Robert Bork, the former Yale Law School professor and one-time Supreme Court nominee, has settled a $1 million lawsuit with the Yale Club that he filed for injuries sustained when he fell at the alumni social club last June while stepping onto a dais. But the terms of the settlement are confidential, Bork’s attorney, Randy Mastro, said Monday.

Mastro declined further comment. Eric Schnittman, the attorney for the Yale Club, did not return a phone message seeking comment. Neither did Tim Hill, a spokesman for the club.

Bork sought $1 million in damages, claiming the Yale Club was negligent in not providing a handrail or stairs to the stage on which he was set to deliver a speech in early June 2007. Instead, the 81-year-old originalist fell, striking his leg and head. The complaint claimed the fall caused a large hematoma to form on his leg, inflicting “excruciating pain” and requiring surgery and months of medical treatment.

Yale Club attorneys had said in court filings last summer that the injuries were at least partially Bork’s own fault since he proceeded to mount the dais.

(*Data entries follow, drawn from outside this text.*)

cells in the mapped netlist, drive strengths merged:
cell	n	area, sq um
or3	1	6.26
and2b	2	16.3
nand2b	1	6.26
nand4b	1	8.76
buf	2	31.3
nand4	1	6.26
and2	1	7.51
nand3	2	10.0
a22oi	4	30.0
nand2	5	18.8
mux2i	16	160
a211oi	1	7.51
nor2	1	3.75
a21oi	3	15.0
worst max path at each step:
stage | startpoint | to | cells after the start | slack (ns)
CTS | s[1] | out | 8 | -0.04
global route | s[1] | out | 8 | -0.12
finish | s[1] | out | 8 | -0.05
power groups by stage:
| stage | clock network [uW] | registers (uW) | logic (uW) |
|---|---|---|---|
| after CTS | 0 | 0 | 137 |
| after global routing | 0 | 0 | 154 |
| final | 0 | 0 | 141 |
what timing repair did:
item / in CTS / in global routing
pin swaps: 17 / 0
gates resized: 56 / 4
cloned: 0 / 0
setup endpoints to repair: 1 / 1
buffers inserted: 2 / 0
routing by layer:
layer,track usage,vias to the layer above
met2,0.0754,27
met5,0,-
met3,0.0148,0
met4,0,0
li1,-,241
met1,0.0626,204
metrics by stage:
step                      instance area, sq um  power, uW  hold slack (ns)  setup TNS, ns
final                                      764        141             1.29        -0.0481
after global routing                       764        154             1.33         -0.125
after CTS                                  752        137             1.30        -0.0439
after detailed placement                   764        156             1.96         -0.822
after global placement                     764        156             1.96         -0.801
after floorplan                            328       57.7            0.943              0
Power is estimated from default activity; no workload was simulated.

Yale Law School professor Peter Schuck, who specializes in tort law, said Monday the vast majority of such cases are settled out of court and the terms are usually confidential, which encourages parties to make deals without fearing that their legal position will be undermined publicly.

But while Robert Bork may have settled his lawsuit against the Yale Club, it seems less likely that he has settled his long-time grudge against Yale quite yet.

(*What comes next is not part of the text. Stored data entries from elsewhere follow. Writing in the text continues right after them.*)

### design/flow/config.mk
export PLATFORM = sky130hd
export DESIGN_NAME = baud_rate_gen
export DESIGN_NICKNAME = baud_rate_gen
export VERILOG_FILES = /design/flow/design.v
export SDC_FILE = /design/flow/constraint.sdc
export NUM_CORES = 4
export LEC_CHECK = 1
export CORE_AREA = 10 10 82 82
export DIE_AREA = 0 0 92 92
### design/flow/constraint.sdc
current_design baud_rate_gen

set clk_period 3.4
set clk_io_pct 0.2

create_clock -name clk0 -period $clk_period [get_ports {i_Clk}]

set non_clock_inputs [all_inputs -no_clocks]
set_input_delay [expr $clk_period * $clk_io_pct] -clock clk0 $non_clock_inputs
set_output_delay [expr $clk_period * $clk_io_pct] -clock clk0 [all_outputs]
### design/flow/design.v
module baud_rate_gen #(
    parameter Clock_rate = 100000000,  
    parameter Baud_rate = 9600  
)
(
    input wire i_Clk,
    output reg rx_Clk,
    output reg tx_Clk
);
    parameter MAX_RX = Clock_rate / (2 * Baud_rate * 16);
    parameter MAX_TX = Clock_rate / (2 * Baud_rate);
    parameter RX_CNT_WIDTH = $clog2(MAX_RX);
    parameter TX_CNT_WIDTH = $clog2(MAX_TX);
    reg [RX_CNT_WIDTH - 1:0] rxCounter = 0;  
    reg [TX_CNT_WIDTH - 1:0] txCounter = 0;
    initial begin
        rx_Clk = 1'b0;
        tx_Clk = 1'b0;
    end
    always @(posedge i_Clk)
    begin
        if(rxCounter == MAX_RX[RX_CNT_WIDTH - 1:0]) begin
            rxCounter <= 0;
            rx_Clk <= ~rx_Clk;
        end else begin
            rxCounter <= rxCounter + 1'b1;
        end
        if(txCounter == MAX_TX[TX_CNT_WIDTH - 1:0]) begin
            txCounter <=0;
            tx_Clk <= ~tx_Clk;
        end else begin
            txCounter <= txCounter + 1'b1;
        end
    end
endmodule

Last June, Schuck said the lawsuit was indicative of Bork’s “resentment” toward the University.

“I think his having elevated his defeat into a now 20-year crusade of resentment and fury seems rather churlish,” he said. “I certainly sympathize with his anger in having been defeated in his bid for a seat he had every reason to believe he deserved, but I think that this is in the nature of modern-style high Supreme Court nomination politics, and he should get over it.”

Many observers saw irony in Bork’s lawsuit since he is considered one of the fathers of the tort reform movement, which advocates limiting lawsuits involving personal injuries and other civil disputes.

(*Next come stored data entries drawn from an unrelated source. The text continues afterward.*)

<file path="flow/design.v">
module rx(
    input wire      rx_Clk,  
    input wire      i_RX_serial,  
    input wire      enable,  
    output reg      o_RX_valid,  
    output reg  [9:0]o_RX_byte,  
    output reg  [2:0]error  
);
reg [2:0] RESET = 3'b000;
reg [2:0] IDLE = 3'b001;
reg [2:0] START_BIT = 3'b010;
reg [2:0] DATA_BITS = 3'b011;
reg [2:0] STOP_BIT = 3'b100;
reg [1:0] input_negedge = 2'b0;  
reg [3:0] bit_counter = 4'b0; 
reg [3:0] oversample_counter = 4'b0;  
reg [9:0] o_RX_buffer = 10'b0;  
reg [2:0] state;
initial begin
  	state = IDLE;
    o_RX_byte = 10'b0;
    o_RX_valid = 1'b0;
    error = 3'b000;  
end
always @(posedge rx_Clk)
begin
    input_negedge <= {input_negedge[0], i_RX_serial};
    if(!enable) begin
        state <= RESET;  
    end
    case (state)
        RESET: begin
            o_RX_buffer <= 10'b0;
            o_RX_valid <= 1'b0;
            error <= 3'b000;
            bit_counter <= 4'b0000;
            oversample_counter <= 4'b0000;
            if (enable) begin
                state <= IDLE;
            end
        end
        IDLE: begin
            if (input_negedge == 2'b10) begin
                state <= START_BIT;
              	oversample_counter <= 4'b0;
            end
        end
        START_BIT:  begin
          if (oversample_counter == 4'b1000) begin
              if (i_RX_serial == 1'b0) begin
					state <= DATA_BITS;
                	bit_counter <= 4'b0;
                	oversample_counter <= 4'b0;
                	o_RX_buffer <= {o_RX_buffer[9:1], i_RX_serial};
              end else begin
                	state <= RESET;
                	error <= 3'b001;
              end
            end else begin
              oversample_counter <= oversample_counter + 4'b0001;
            end
        end
        DATA_BITS: begin
            if (oversample_counter == 4'b1000 & bit_counter == 4'b1000) begin
                state <= STOP_BIT;
                o_RX_buffer <= {o_RX_buffer[9:1], i_RX_serial};
                bit_counter <= bit_counter + 4'b0001;
                oversample_counter <= 4'b0000;
            end
            else if (oversample_counter == 4'b1000) begin
                o_RX_buffer <= {o_RX_buffer[9:1], i_RX_serial};
                bit_counter <= bit_counter + 4'b0001;
                oversample_counter <= 4'b0000;
            end else begin
                oversample_counter <= oversample_counter + 4'b0001;
            end
        end
        STOP_BIT: begin
            if (oversample_counter == 4'b1000 & bit_counter == 4'b1001 & i_RX_serial == 1'b1 & o_RX_buffer[8] == 0) begin
                state <= RESET;
                o_RX_byte <= o_RX_buffer;
              	o_RX_valid <= 1'b1;
            end
            else if (bit_counter != 4'b1001)begin
                state <= RESET;
                error <= 3'b010;
            end
            else if (oversample_counter == 4'b1000 & (i_RX_serial != 1'b1 | o_RX_buffer[8] != 1'b0)) begin
                state <= RESET;
                error <= 3'b100;
            end
        end
    endcase
end
endmodule
</file>
<file path="flow/run.sh">
#!/bin/bash
# OpenROAD 26Q1-2900-gdf79404cd8, Yosys 0.63+post, stock flow scripts
make -C /OpenROAD-flow-scripts/flow DESIGN_CONFIG=/design/flow/config.mk WORK_HOME=/design/flow/orfs finish
</file>
<file path="flow/constraint.sdc">
current_design rx

set clk_period 5.1
set clk_io_pct 0.2

create_clock -name clk0 -period $clk_period [get_ports {rx_Clk}]

set non_clock_inputs [all_inputs -no_clocks]
set_input_delay [expr $clk_period * $clk_io_pct] -clock clk0 $non_clock_inputs
set_output_delay [expr $clk_period * $clk_io_pct] -clock clk0 [all_outputs]
</file>
<file path="flow/config.mk">
export PLATFORM = sky130hd
export DESIGN_NAME = rx
export DESIGN_NICKNAME = rx
export VERILOG_FILES = /design/flow/design.v
export SDC_FILE = /design/flow/constraint.sdc
export NUM_CORES = 4
export LEC_CHECK = 1
export CORE_AREA = 10 10 90 90
export DIE_AREA = 0 0 100 100
export SYNTH_HDL_FRONTEND = slang
</file>
==> results_slide.txt <==
Run Summary

Routing
  – Routed Antenna Nets: 0
  – Via density per instance: 4.10
  – Initial drt markers: 46
  – Routed WL: 2200 um
  – Pre-antenna DRT Iters: 4
  – Ant. Diodes: 0
  – Routed via count: 849
  – Routed WL per cell: 10.6 um
  – DRC: 0

Timing
  – RSZ-0062 raised after global routing: false
  – Worst slew pin tran: 0.582 ns
  – Final hold vios: 0
  – Fmax: 0.443 GHz
  – Rel. slew slack: 61.1%
  – Max-slew violation count: 0
  – Setup Skew: 0.00218 ns
  – Setup_tns: 0 ns
  – Min Tclk post-route: 2.26 ns
  – Final setup vio count: 0
  – Final period util: 44.3%

Power
  – Net Switching: 0.000120 W
  – Leakage power: 0.460 nW
  – PD cells: 316 nW/um^2
  – Logic pwr share: 20.3%
  – Clock power frac: 26.6%
  – Pint: 0.000276 W
  – Net Sw Frac: 30.3%
  – Register share of total power: 53.2%
  – Peak supply drop: 0.249 mV

Worst setup path
  – Crit path arrival time: 2.38 ns
  – R2R Setup Slk: 3.34 ns
  – Reg2reg start: oversample_counter[0]$_SDFFE_PP0P_
  – CP bufs+invs: 1
  – Crit Path Class: in -> reg
  – R2R depth: 6
  – WP data required: 5.23 ns
  – CP startpoint kind: primary input
  – Crit path max fanout: 9
  – Worst r2r dst: oversample_counter[3]$_SDFFE_PP0P_
  – Slowest stage delay, CP: 0.60 ns
  – Crit-path leading delay family: buffers and inverters
  – CP max stage cell: clkdlybuf4s50_1
  – Critical path endpoint category: flop
  – Crit-path cells: clkdlybuf4s50_1 -> and4bb_1 -> nand2_1 -> a32oi_1 -> nor2_1

Die
  – Die area: 10000 sq um
  – Die X: 100 um
  – # IOs: 17
  – Row cnt: 29
  – Initial Util: 17.6%
  – Std-Cell Core Area: 6280 sq um
  – Die height: 100 um

Status
  – Status: completed

Synthesis
  – Async S/R FF share, synth: 0%
  – Synth area leaders: dfxtp_1, buf_4, ha_1
  – Post-synth top area cell: dfxtp_1
  – Mapped Cells: 125
  – # Cells Yosys: 125
  – Synth Seq Share: 39.0%
  – Synthesis area per yosys: 1100 sq um
  – Cell Type Count: 40
  – Seq cells post-synth: 21
  – Syn Area/Cell: 8.84 sq um
  – Ys flop type: dfxtp_1
  – Flip-flops with a built-in enable: 1
  – Commonest cells in the netlist: dfxtp_1, nand2_1, nor2_1
  – Synth top cell by count: dfxtp_1
  – Max-area cell share: 36.2%
  – Mapped cell area: 1100 sq um
  – Ys Warns: 0

Finish
  – Layout cells sized above 1: 6.15%
  – Area Growth Syn to Fin: 13.1%
  – Finished Cell Area: 1250 sq um

Hold path
  – WHS Endpoint: input_negedge[1]$_DFF_P_
  – Hold depth: 0
  – Worst hold path type: reg -> reg
  – Worst hold path startpoint: input_negedge[0]$_DFF_P_

Clocking
  – Number of H-tree levels: 1
  – Post-CTS setup buffer count: 0
  – TritonCTS clock tree: yes
  – Clk slew on worst S/H paths: 0.07 ns
  – Root buf cell: clkbuf_8
  – Clock Sinks: 21
  – Resized Gates After CTS: 0
  – CTS buffer count: 3
  – CTS Hold Bufs: 0
  – Clk latency late pin: 0.25 ns
  – Worst-case clock buffer depth: 2

GRT
  – Largest net degree at the start of global routing: 18
  – GRT overflow: 0
  – Initial antenna violation count: 0
  – Vias in the first global route: 772
  – First-pass GRT wire length: 3610 um
  – Tot GR Track Use: 4.27%

Place
  – Global placement routability congestion: 0.847
  – Cell Area, Placed: 1200 sq um
  – Count of buffers from port buffering: 7
  – Detailed Place HPWL: 1680 um

Job
  – Max-Cap Viols: 0
  – Number of logged tool warnings: 28
[power groups by stage]
stage | Clock (W) | Sequential, W | Combinational (W)
after CTS | 0.000110 | 0.000210 | 0.0000804
after global routing | 0.000116 | 0.000214 | 0.0000924
final | 0.000105 | 0.000210 | 0.0000801
[metrics by stage]
| stage | total power, W | worst slack [ns] | cells | util [%] | hold WS, ns |
|---|---|---|---|---|---|
| 2_1_floorplan | 0.000280 | 3.21 | 133 | - | 0.335 |
| 3_3_place_gp | 0.000294 | 2.62 | 203 | 19.2 | 0.354 |
| 3_5_place_dp | 0.000294 | 2.60 | 203 | 19.2 | 0.355 |
| 4_1_cts | 0.000400 | 2.88 | 207 | 19.9 | 0.365 |
| 5_1_grt | 0.000422 | 2.76 | 207 | 19.9 | 0.382 |
| 6_report | 0.000395 | 2.84 | 207 | 19.9 | 0.360 |
[worst max-delay path by stage]
stage | startpoint | end | cells past startpoint
finish | i_RX_serial | error[1]$_SDFFE_PP0P_ | 5
global route | i_RX_serial | bit_counter[3]$_SDFFE_PP0P_ | 4
CTS | i_RX_serial | error[1]$_SDFFE_PP0P_ | 5
[cells in the final DEF (no fill, tap or decap), types with 4 or more instances in the layout]
cell,Yosys,final
conb_1,1,9
inv_1,5,5
nor2_1,10,10
nor3_1,7,7
nand3_1,6,6
ha_1,5,5
nand4_1,4,4
nand2_1,11,11
dfxtp_1,20,20
clkdlybuf4s50_1,0,7
[kinds of logic after synthesis]
logic type | count (synthesis) | synth area share, %
AOI/OAI and AO/OA | 19 | 13.0
xor gates and xnor gates | 3 | 2.38
adders and majority gates | 5 | 5.66
buffers and inverters | 19 | 10.4
DFF | 21 | 39.0
other | 1 | 0.339
and+or+nand+nor | 57 | 29.2
[sequential cells by signal (all words and copies together), names as in the netlist]
name	cells
o_RX_valid	1
error	3
o_RX_byte	1
oversample_counter	4
state	5
input_negedge	2
o_RX_buffer	1
bit_counter	4
[routing by layer]
| layer | track usage [%] | vias to the layer above | share of wire, % |
|---|---|---|---|
| met4 | 0.543 | 0 | 1.7 |
| met1 | 6.63 | 385 | 56 |
| met3 | 1.25 | 2 | 4.3 |
| li1 | - | 435 | - |
| met2 | 5.82 | 27 | 38 |
| met5 | 0 | - | 0 |
[area by class of cell]
class                           count  area [sq um]
Tap cell                           77          96.3
Multi-Input combinational cell     93           589
Sequential cell                    21           430
Inverter                            5          18.8
Timing Repair Buffer                7          70.1
Fill cell                         693          5030
Clock buffer                        4          45.0
Power figures rest on the tool's default switching activity, not on a simulated workload.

But others saw it as another spat in the ruptured relationship between Bork and the law school where he taught from 1962 and 1982.

In those two decades, Bork took leaves of absence to serve as solicitor general and acting attorney general in Washington. In Richard Nixon’s Justice Department, Bork was the official who fired the special prosecutor investigating the Watergate scandal after the attorney general and his assistant refused to do so in the so-called Saturday Night Massacre.

Bork left Yale’s faculty in 1982 to accept an appointment to the U.S. Court of Appeals for the D.C. Circuit. But his relationship with the school began to erode when some of his former colleagues spoke out against him after President Ronald Reagan nominated him to the Supreme Court in 1987.

Yale law professors testified both for and against his nomination, which was ultimately rejected by Senate Democrats who objected to his conservative judicial record.

“There are some people whose role I didn’t admire,” Bork said in a 2005 interview with The New York Times. “There were some people who can only be described as on the left who were quite vicious.”

A portrait of Bork hangs in room 120 at Yale’s Sterling Law Building.